Intracoronary streptokinase infusion is an exciting new technique, it is feasible and relatively safe, and it can restore antegrade coronary flow in 80% of the patients with an evolving myocardial infarction. Current data indicate that successful reperfusion apparently is associated with improved left ventricular function. The ultimate benefit, a significant decrease in mortality, has not yet been established. Furthermore many questions have not been answered: what is the optimal dosage of streptokinase? How should it be administered: systemic, intracoronary or super selective? Which thrombolytic agent should we use? How can we prevent reocclusion? What is the role of PTCA or acute surgery? A major shortcoming of this technique is the impact on equipment and personnel together with the rather low percentage (25%) of patients with evolving myocardial infarction, in whom this technique is applicable. Of course, although not within the scope of this article, this i.c. streptokinase treatment will have to be compared with other interventions which may reduce morbidity and mortality in patients with acute myocardial infarction. Thus, antegrade flow with i.c. streptokinase can be restored in patients with an evolving myocardial infarction. The main question is: should you do so? Until now, management of patients with an acute myocardial infarction has been conservative and is directed to treatment of pain, arrhythmias and heart failure. At the moment this approach can be considered respectable. For those who propose active management and believe in i.c. streptokinase treatment, until now, insufficient scientific data are available to back this up. For those who have doubts, but like to be active, the best is to put their patients in a well-conducted randomized trial. This will eventually resolve the question: you can, but should you? However, even if i.c. streptokinase is proven to be beneficial to the patient, this technique will not receive widespread application because of its great impact on limited health resources.

摘要

冠状动脉内输注链激酶是一项令人振奋的新技术,它可行且相对安全,能使80%的进展性心肌梗死患者恢复冠状动脉前向血流。目前的数据表明,成功的再灌注显然与左心室功能改善相关。最终的益处,即死亡率的显著降低,尚未得到证实。此外,许多问题尚未得到解答:链激酶的最佳剂量是多少?应如何给药:全身给药、冠状动脉内给药还是超选择性给药?我们应该使用哪种溶栓剂?如何预防再闭塞?经皮冠状动脉腔内血管成形术(PTCA)或急诊手术的作用是什么?这项技术的一个主要缺点是对设备和人员的要求较高,而且适用于这项技术的进展性心肌梗死患者比例相当低(25%)。

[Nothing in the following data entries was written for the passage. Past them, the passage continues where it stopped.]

Source: an optimization exercise on an open RTL-to-GDS flow (aim: small area, a short achievable clock period and few clock cycles). Production flows keep margins and buffers that such runs may drop. The RTL was checked by simulation tests, not by an equivalence proof against the original design. Power is estimated from default activity; no workload was simulated.

**config.mk**
```make
export PLATFORM = sky130hd
export DESIGN_NAME = mbuf_adapter_top
export DESIGN_NICKNAME = mbuf_adapter_top
export VERILOG_FILES = /design/flow/design.v
export SDC_FILE = /design/flow/constraint.sdc
export NUM_CORES = 4
export LEC_CHECK = 0
export CAP_MARGIN = 20
export CORE_MARGIN = 2
export CORE_UTILIZATION = 50
export CTS_CLUSTER_DIAMETER = 80
export CTS_CLUSTER_SIZE = 24
export SETUP_SLACK_MARGIN = 2.5
export SLEW_MARGIN = 20
export SYNTH_HIERARCHICAL = 1
export SYNTH_MINIMUM_KEEP_SIZE = 0
```
**constraint.sdc**
```tcl
create_clock -name core_clock -period 5.0 [get_ports {acc_clk}]
set_input_delay 1.0000 -clock core_clock [delete_from_list [all_inputs] [get_ports {acc_clk}]]
set_output_delay 1.0000 -clock core_clock [all_outputs]
set_load 0.01 [all_outputs]
```
**design.v**
```verilog
`timescale 1ns/1ps
package mbuf_pkg;
    localparam int DEF_NUM_BANKS  = 4;
    localparam int DEF_BANK_DEPTH = 16;
    localparam int DEF_DATA_W     = 32;
    typedef enum logic [1:0] {
        BANK_FREE      = 2'd0,
        BANK_FILLED    = 2'd1,
        BANK_PROCESSED = 2'd2
    } bank_state_e;
endpackage
`timescale 1ns/1ps
`timescale 1ns/1ps
`timescale 1ns/1ps
module mbuf_onehot_mux #(
    parameter int N = 4,
    parameter int W = 32
) (
    input  logic [N-1:0]   sel,
    input  logic [N*W-1:0] din,
    output logic [W-1:0]   dout
);
    always_comb begin
        dout = '0;
        for (int i = 0; i < N; i++) begin
            dout = dout | (din[i*W +: W] & {W{sel[i]}});
        end
    end
endmodule
module mbuf_sel2 #(
    parameter int N = 16
) (
    input  logic         a,
    input  logic [N-1:0] x,
    input  logic         b,
    input  logic [N-1:0] y,
    output logic [N-1:0] sel
);
    assign sel = ({N{a}} & x) | ({N{b}} & y);
endmodule
module mbuf_sel_pd #(
    parameter int NLO = 4,
    parameter int NHI = 4
) (
    input  logic               own,
    input  logic [NLO-1:0]     lo,
    input  logic [NHI-1:0]     hi,
    input  logic               dok,
    input  logic [NLO*NHI-1:0] y,
    output logic [NLO*NHI-1:0] sel
);
    for (genvar w = 0; w < NLO * NHI; w++) begin : g_w
        assign sel[w] = (own && hi[w / NLO] && lo[w % NLO]) || (dok && y[w]);
    end
endmodule
`timescale 1ns/1ps
`timescale 1ns/1ps
`timescale 1ns/1ps
module mbuf_adapter_top #(
    parameter int NUM_BANKS  = mbuf_pkg::DEF_NUM_BANKS,
    parameter int BANK_DEPTH = mbuf_pkg::DEF_BANK_DEPTH,
    parameter int DATA_W     = mbuf_pkg::DEF_DATA_W,
    localparam int ADDR_W    = (BANK_DEPTH > 1) ? $clog2(BANK_DEPTH) : 1
) (
    input  logic                acc_clk,
    input  logic                aresetn,
    input  logic [DATA_W-1:0]   s_axis_tdata,
    input  logic                s_axis_tvalid,
    input  logic                s_axis_tlast,
    output logic                s_axis_tready,
    output logic [DATA_W-1:0]   m_axis_tdata,
    output logic                m_axis_tvalid,
    output logic                m_axis_tlast,
    input  logic                m_axis_tready,
    output logic                acc_start_ready,
    input  logic                acc_done,
    input  logic                acc_en,
    input  logic [DATA_W/8-1:0] acc_we,
    input  logic [ADDR_W-1:0]   acc_addr,
    input  logic [DATA_W-1:0]   acc_wdata,
    output logic [DATA_W-1:0]   acc_rdata
);
    localparam int SEL_W = (NUM_BANKS > 1) ? $clog2(NUM_BANKS) : 1;
    localparam int CNT_W = $clog2(NUM_BANKS + 1);
    localparam int BE_W  = DATA_W / 8;
    logic [DATA_W-1:0] mem [NUM_BANKS][BANK_DEPTH];
    logic [ADDR_W-1:0] last_idx [NUM_BANKS];
    logic              s_rdy_q;
    logic              in_mid_q;
    logic [ADDR_W-1:0] wr_cnt;
    logic [SEL_W-1:0]  wr_bank;
    logic [CNT_W-1:0]  n_full;      
    logic [NUM_BANKS-1:0]  wr_b_oh;     
    logic [BANK_DEPTH-1:0] wr_w_oh;
    logic              s_take;
    logic              s_take_last;
    assign s_axis_tready = s_rdy_q;
    assign s_take        = s_axis_tvalid && s_rdy_q;
    assign s_take_last   = s_take && s_axis_tlast;
    logic              acc_rdy_q;
    logic [SEL_W-1:0]  acc_ptr;
    logic [CNT_W-1:0]  n_wr;        
    logic [NUM_BANKS-1:0] acc_b_oh;    
    logic [NUM_BANKS-1:0] acc_own;     
    logic [NUM_BANKS-1:0] dr_ok;       
    logic              acc_fin;
    logic [DATA_W-1:0] rdata_q;
    assign acc_start_ready = acc_rdy_q;
    assign acc_rdata       = rdata_q;
    assign acc_fin         = acc_done && acc_rdy_q;
    logic                  m_v_q;
    logic                  m_last_q;
    logic [DATA_W-1:0]     m_data_q;
    logic [SEL_W-1:0]      dr_bank;
    logic [ADDR_W-1:0]     dr_ptr;
    logic [NUM_BANKS-1:0]  dr_b_oh;     
    logic [BANK_DEPTH-1:0] dr_w_oh;
    logic                  dr_lst_q;    
    logic                  dr_any_q;    
    logic [CNT_W-1:0]      n_dn;        
    logic                  dr_load;
    logic                  dr_free;
    logic [BE_W-1:0]       dr_fwd;      
    assign m_axis_tvalid = m_v_q;
    assign m_axis_tlast  = m_last_q;
    assign m_axis_tdata  = m_data_q;
    assign dr_load = (dr_any_q || acc_fin) && (!m_v_q || m_axis_tready);
    assign dr_free = dr_load && dr_lst_q;
    assign dr_fwd  = (!dr_any_q && acc_en && acc_addr == '0) ? acc_we : '0;
    logic [SEL_W-1:0] dr_bank_p1;
    logic             full3;
    logic             full4;
    logic             s_rdy_nx;
    logic             in_mid_nx;
    logic             lst_stay;     
    logic             lst_step;
    logic             lst_next;
    logic             acc_rdy_nx;
    always_comb begin
        case ({s_take_last, acc_fin})
            2'b10:   acc_rdy_nx = 1'b1;
            2'b01:   acc_rdy_nx = (n_wr != CNT_W'(1));
            default: acc_rdy_nx = acc_rdy_q;
        endcase
    end
    assign dr_bank_p1 = dr_bank + 1'b1;
    assign full3      = (n_full == CNT_W'(NUM_BANKS - 1));
    assign full4      = (n_full == CNT_W'(NUM_BANKS));
    assign in_mid_nx  = s_take ? !s_axis_tlast : in_mid_q;
    always_comb begin
        case ({s_take_last, dr_free})
            2'b10:   s_rdy_nx = !full3 && !full4;
            2'b01:   s_rdy_nx = 1'b1;
            default: s_rdy_nx = !full4;
        endcase
        s_rdy_nx = s_rdy_nx || in_mid_nx;
    end
    assign lst_stay = (s_take_last && wr_bank == dr_bank) ? (wr_cnt == dr_ptr)
                                                          : (last_idx[dr_bank] == dr_ptr);
    assign lst_step = (dr_ptr + 1'b1 == last_idx[dr_bank]);
    assign lst_next = (s_take_last && wr_bank == dr_bank_p1) ? (wr_cnt == '0)
                                                             : (last_idx[dr_bank_p1] == '0);
    always_ff @(posedge acc_clk) begin
        if (!aresetn) begin
            s_rdy_q   <= 1'b1;
            in_mid_q  <= 1'b0;
            wr_cnt    <= '0;
            wr_bank   <= '0;
            wr_b_oh   <= NUM_BANKS'(1);
            wr_w_oh   <= BANK_DEPTH'(1);
            n_full    <= '0;
            acc_rdy_q <= 1'b0;
            acc_ptr   <= '0;
            acc_b_oh  <= NUM_BANKS'(1);
            acc_own   <= '0;
            dr_ok     <= '1;
            n_wr      <= '0;
            m_v_q     <= 1'b0;
            dr_bank   <= '0;
            dr_ptr    <= '0;
            dr_b_oh   <= NUM_BANKS'(1);
            dr_w_oh   <= BANK_DEPTH'(1);
            dr_any_q  <= 1'b0;
            dr_lst_q  <= 1'b0;
            n_dn      <= '0;
        end else begin
            in_mid_q <= in_mid_nx;
            s_rdy_q  <= s_rdy_nx;
            case ({s_take_last, dr_free})
                2'b10:   n_full <= n_full + 1'b1;
                2'b01:   n_full <= n_full - 1'b1;
                default: ;
            endcase
            if (s_take) begin
                wr_cnt  <= s_axis_tlast ? '0 : wr_cnt + 1'b1;
                wr_w_oh <= s_axis_tlast ? BANK_DEPTH'(1) : {wr_w_oh[BANK_DEPTH-2:0], 1'b0};
            end
            if (s_take_last) begin
                wr_bank <= wr_bank + 1'b1;
                wr_b_oh <= {wr_b_oh[NUM_BANKS-2:0], wr_b_oh[NUM_BANKS-1]};
            end
            acc_rdy_q <= acc_rdy_nx;
            case ({s_take_last, acc_fin})
                2'b10:   n_wr <= n_wr + 1'b1;
                2'b01:   n_wr <= n_wr - 1'b1;
                default: ;
            endcase
            if (acc_fin) begin
                acc_ptr  <= acc_ptr + 1'b1;
                acc_b_oh <= {acc_b_oh[NUM_BANKS-2:0], acc_b_oh[NUM_BANKS-1]};
            end
            acc_own <= acc_rdy_nx ? (acc_fin ? {acc_b_oh[NUM_BANKS-2:0], acc_b_oh[NUM_BANKS-1]}
                                             : acc_b_oh)
                                  : '0;
            dr_ok   <= acc_rdy_nx ? ~(acc_fin ? {acc_b_oh[NUM_BANKS-2:0], acc_b_oh[NUM_BANKS-1]}
                                              : acc_b_oh)
                                  : '1;
            case ({acc_fin, dr_free})
                2'b10: begin
                    n_dn     <= n_dn + 1'b1;
                    dr_any_q <= 1'b1;
                end
                2'b01: begin
                    n_dn     <= n_dn - 1'b1;
                    dr_any_q <= (n_dn != CNT_W'(1));
                end
                default: ;
            endcase
            if (dr_load) begin
                m_v_q <= 1'b1;
            end else if (m_axis_tready) begin
                m_v_q <= 1'b0;
            end
            if (!dr_load) begin
                dr_lst_q <= lst_stay;
            end else if (dr_lst_q) begin
                dr_lst_q <= lst_next;
                dr_ptr   <= '0;
                dr_w_oh  <= BANK_DEPTH'(1);
                dr_bank  <= dr_bank_p1;
                dr_b_oh  <= {dr_b_oh[NUM_BANKS-2:0], dr_b_oh[NUM_BANKS-1]};
            end else begin
                dr_lst_q <= lst_step;
                dr_ptr   <= dr_ptr + 1'b1;
                dr_w_oh  <= {dr_w_oh[BANK_DEPTH-2:0], 1'b0};
            end
        end
    end
    always_ff @(posedge acc_clk) begin
        if (s_take_last) begin
            last_idx[wr_bank] <= wr_cnt;
        end
        if (dr_load) begin
            m_last_q <= dr_lst_q;
        end
    end
    always_ff @(posedge acc_clk) begin
        m_data_q <= dr_word;
    end
    logic [DATA_W-1:0]     acc_word;
    logic [DATA_W-1:0]     dr_word;
    logic [DATA_W-1:0]     w0_word;
    logic [NUM_BANKS*DATA_W-1:0] bank_words;
    logic [NUM_BANKS*DATA_W-1:0] bank_w0;
    localparam int LO_W = ADDR_W / 2;
    localparam int HI_W = ADDR_W - LO_W;
    logic [BANK_DEPTH-1:0] acc_dec;
    logic [(1<<LO_W)-1:0]  acc_lo;      
    logic [(1<<HI_W)-1:0]  acc_hi;
    always_comb begin
        for (int i = 0; i < (1 << LO_W); i++) begin
            acc_lo[i] = (acc_addr[LO_W-1:0] == LO_W'(i));
        end
        for (int i = 0; i < (1 << HI_W); i++) begin
            acc_hi[i] = (acc_addr[ADDR_W-1:LO_W] == HI_W'(i));
        end
        for (int w = 0; w < BANK_DEPTH; w++) begin
            acc_dec[w] = acc_hi[w >> LO_W] && acc_lo[w % (1 << LO_W)];
        end
    end
    for (genvar b = 0; b < NUM_BANKS; b++) begin : g_rd
        logic [BANK_DEPTH*DATA_W-1:0] words;
        logic [BANK_DEPTH-1:0]        sel;
        for (genvar w = 0; w < BANK_DEPTH; w++) begin : g_w
            assign words[w*DATA_W +: DATA_W] = mem[b][w];
        end
        mbuf_sel_pd #(.NLO(1 << LO_W), .NHI(1 << HI_W)) u_sel (
            .own (acc_own[b]), .lo (acc_lo), .hi (acc_hi),
            .dok (dr_ok[b]), .y (dr_w_oh), .sel (sel)
        );
        assign bank_w0[b*DATA_W +: DATA_W] = mem[b][0];
        mbuf_onehot_mux #(.N(BANK_DEPTH), .W(DATA_W)) u_rd (
            .sel  (sel),
            .din  (words),
            .dout (bank_words[b*DATA_W +: DATA_W])
        );
    end
    mbuf_onehot_mux #(.N(NUM_BANKS), .W(DATA_W)) u_acc_rd (
        .sel (acc_b_oh), .din (bank_words), .dout (acc_word)
    );
    logic [DATA_W-1:0] dr_alt;
    for (genvar y = 0; y < BE_W; y++) begin : g_alt
        assign dr_alt[y*8 +: 8] = dr_fwd[y] ? acc_wdata[y*8 +: 8] : w0_word[y*8 +: 8];
    end
    logic m_hold;
    assign m_hold = m_v_q && !m_axis_tready;
    mbuf_onehot_mux #(.N(NUM_BANKS + 2), .W(DATA_W)) u_dr_rd (
        .sel  ({m_hold, dr_load && !dr_any_q, dr_b_oh & {NUM_BANKS{dr_load && dr_any_q}}}),
        .din  ({m_data_q, dr_alt, bank_words}),
        .dout (dr_word)
    );
    mbuf_onehot_mux #(.N(NUM_BANKS), .W(DATA_W)) u_w0_rd (
        .sel (acc_b_oh), .din (bank_w0), .dout (w0_word)
    );
    always_ff @(posedge acc_clk) begin
        rdata_q <= acc_word;
    end
    for (genvar b = 0; b < NUM_BANKS; b++) begin : g_bank
        logic              fill_bank;
        logic              acc_bank;
        logic [DATA_W-1:0] wdata;
        assign fill_bank = wr_b_oh[b];
        assign acc_bank  = acc_own[b];
        assign wdata     = acc_bank ? acc_wdata : s_axis_tdata;
        logic [BE_W-1:0]   acc_by;
        assign acc_by = (acc_en && acc_bank) ? acc_we : '0;
        for (genvar w = 0; w < BANK_DEPTH; w++) begin : g_word
            logic fill_hit;
            assign fill_hit = s_take && fill_bank && wr_w_oh[w];
            for (genvar y = 0; y < BE_W; y++) begin : g_byte
                logic [7:0] q;
                always_ff @(posedge acc_clk) begin
                    if (fill_hit || (acc_dec[w] && acc_by[y])) begin
                        q <= wdata[y*8 +: 8];
                    end
                end
                assign mem[b][w][y*8 +: 8] = q;
            end
        end
    end
endmodule
```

当然,尽管不在本文讨论范围内,但这种冠状动脉内链激酶治疗必须与其他可能降低急性心肌梗死患者发病率和死亡率的干预措施进行比较。因此,进展性心肌梗死患者可通过冠状动脉内链激酶恢复前向血流。主要问题是:你应该这样做吗?到目前为止,急性心肌梗死患者的治疗一直是保守的,主要针对疼痛、心律失常和心力衰竭进行治疗。目前这种方法可以说是合理的。对于那些主张积极治疗并相信冠状动脉内链激酶治疗的人来说,到目前为止,尚无足够的科学数据支持这一观点。对于那些心存疑虑但又希望积极治疗的人来说,最好的办法是将他们的患者纳入一项精心设计的随机试验。这最终将解决这个问题:你可以这样做,但你应该这样做吗?然而,即使冠状动脉内链激酶被证明对患者有益,由于其对有限的卫生资源影响巨大,这项技术也不会得到广泛应用。